The next step is to create an experiment. Think of an experiment as a folder within which your jobs are organized. We then create ScriptRunConfig Object. You can think of ScriptRunConfig as a configuration for saving all the details required to run the job on Azure.

## Creating an Experiment and ScriptRunConfig to save details of the job to run on Azure
from azureml.core import ScriptRunConfig
from azureml.core import Experiment

experiment_name = 'blood-clot-classification-mlflow'


exp = Experiment(workspace=ws, name=experiment_name)

src = ScriptRunConfig(source_directory=script_folder,
                      script='train.py', 
                      arguments=None,
                      compute_target=gpu_cluster,
                      environment=env)

To run the job on Azure, we submit the experiment with the ScriptRunConfig object and monitor the progress right from our notebook using RunDetails Widget.

We can track the metrics from our notebook using run.get_metrics()

We can see that the model achieved a validation accuracy of 0.75 and a training accuracy of 0.76.

We can also download the saved model using run.download_files().

## Download the model folder saved after training into our local system 

run.download_files(output_directory="outputs/efficientNet_Model")

Oh!! But what if I wanted to write the metrics to a file and push it to my Dagshub Repo — do I need to pull all the data and then push it??

SURPRISE!!!

Dagshub introduced the Upload functionality as part of the DDA feature that will allow us to upload our files to our Repo without having to do a pull.

## Uploading files to Dagshub Repo using upload() functionality of DDA
from dagshub.upload import Repo

repo = Repo(DAGSHUB_USERNAME,DAGSHUB_REPO_NAME,branch="main",
             username=DAGSHUB_USERNAME,token=DAGSHUB_TOKEN)

repo.upload(file="../metrics.txt",path="efficientNet_Metrics.txt",
            commit_message="Updating Metrics File",versioning="dvc")

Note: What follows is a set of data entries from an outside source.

This design comes from an exercise in tuning for small area and a short achievable clock period on the open sky130 flow, not from production work.
In this exercise RTL edits were held to simulation tests only and were not proved equivalent to the original.
No activity file was given, so power comes from the tool's default toggle rates.

[design/flow/config.mk]
export PLATFORM = sky130hd
export DESIGN_NAME = dla_core
export DESIGN_NICKNAME = dla_core
export VERILOG_FILES = /design/flow/design.v
export SDC_FILE = /design/flow/constraint.sdc
export NUM_CORES = 4
export LEC_CHECK = 0
export CAP_MARGIN = 20
export CORE_MARGIN = 2
export CORE_UTILIZATION = 45
export CTS_BUF_LIST = sky130_fd_sc_hd__clkbuf_8
export CTS_CLUSTER_DIAMETER = 60
export CTS_CLUSTER_SIZE = 16
export SETUP_SLACK_MARGIN = 5
export SLEW_MARGIN = 20
export TNS_END_PERCENT = 3
[design/flow/constraint.sdc]
create_clock -name core_clock -period 9.0 [get_ports {clock}]
set_input_delay 1.8000 -clock core_clock [delete_from_list [all_inputs] [get_ports {clock}]]
set_output_delay 1.8000 -clock core_clock [all_outputs]
set_load 0.01 [all_outputs]
[design/flow/design.v]
package dla_pkg;
    localparam int DIM_WID   = 6;
    localparam int DEPTH_WID = 4;
    localparam int SHIFT_WID = 5;
    localparam int ADDR_WID  = 16;
    localparam int SUM_WID   = 36;
endpackage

VOILA!!! The file is uploaded to Dagshub Repo with DVC versioning.

Wrapping it Up…

In this article, we saw how we can deploy our code on Azure and also train a model without having to spend a lot of time transferring the data to Azure.

While I have taken the example of Image Classification to show how we can merge cloud technologies like Azure with Dagshub’s DDA feature, this can be extended to other data types as well — like Audio or Video Data Types as well. Generally, Video Files are large in size and often take up a lot of storage space, and pulling them every single time can be a time-consuming activity.

Interestingly, using the streaming functionality is not limited to deep-learning models alone but can also be used when you have data from multiple tables stored as files that are frequently updated and your analysis just requires a few files — this way using data streaming, one can avoid downloading all the files and also simply re-run the script to get the updated results.

Using Azure, we can create our own environment with their dependencies without a lot of familiarity with docker containers. Also, for those who are accustomed to python — Azure ML SDK gives us a way to run our models on Azure without even having to leave the familiar jupyter-notebook environment.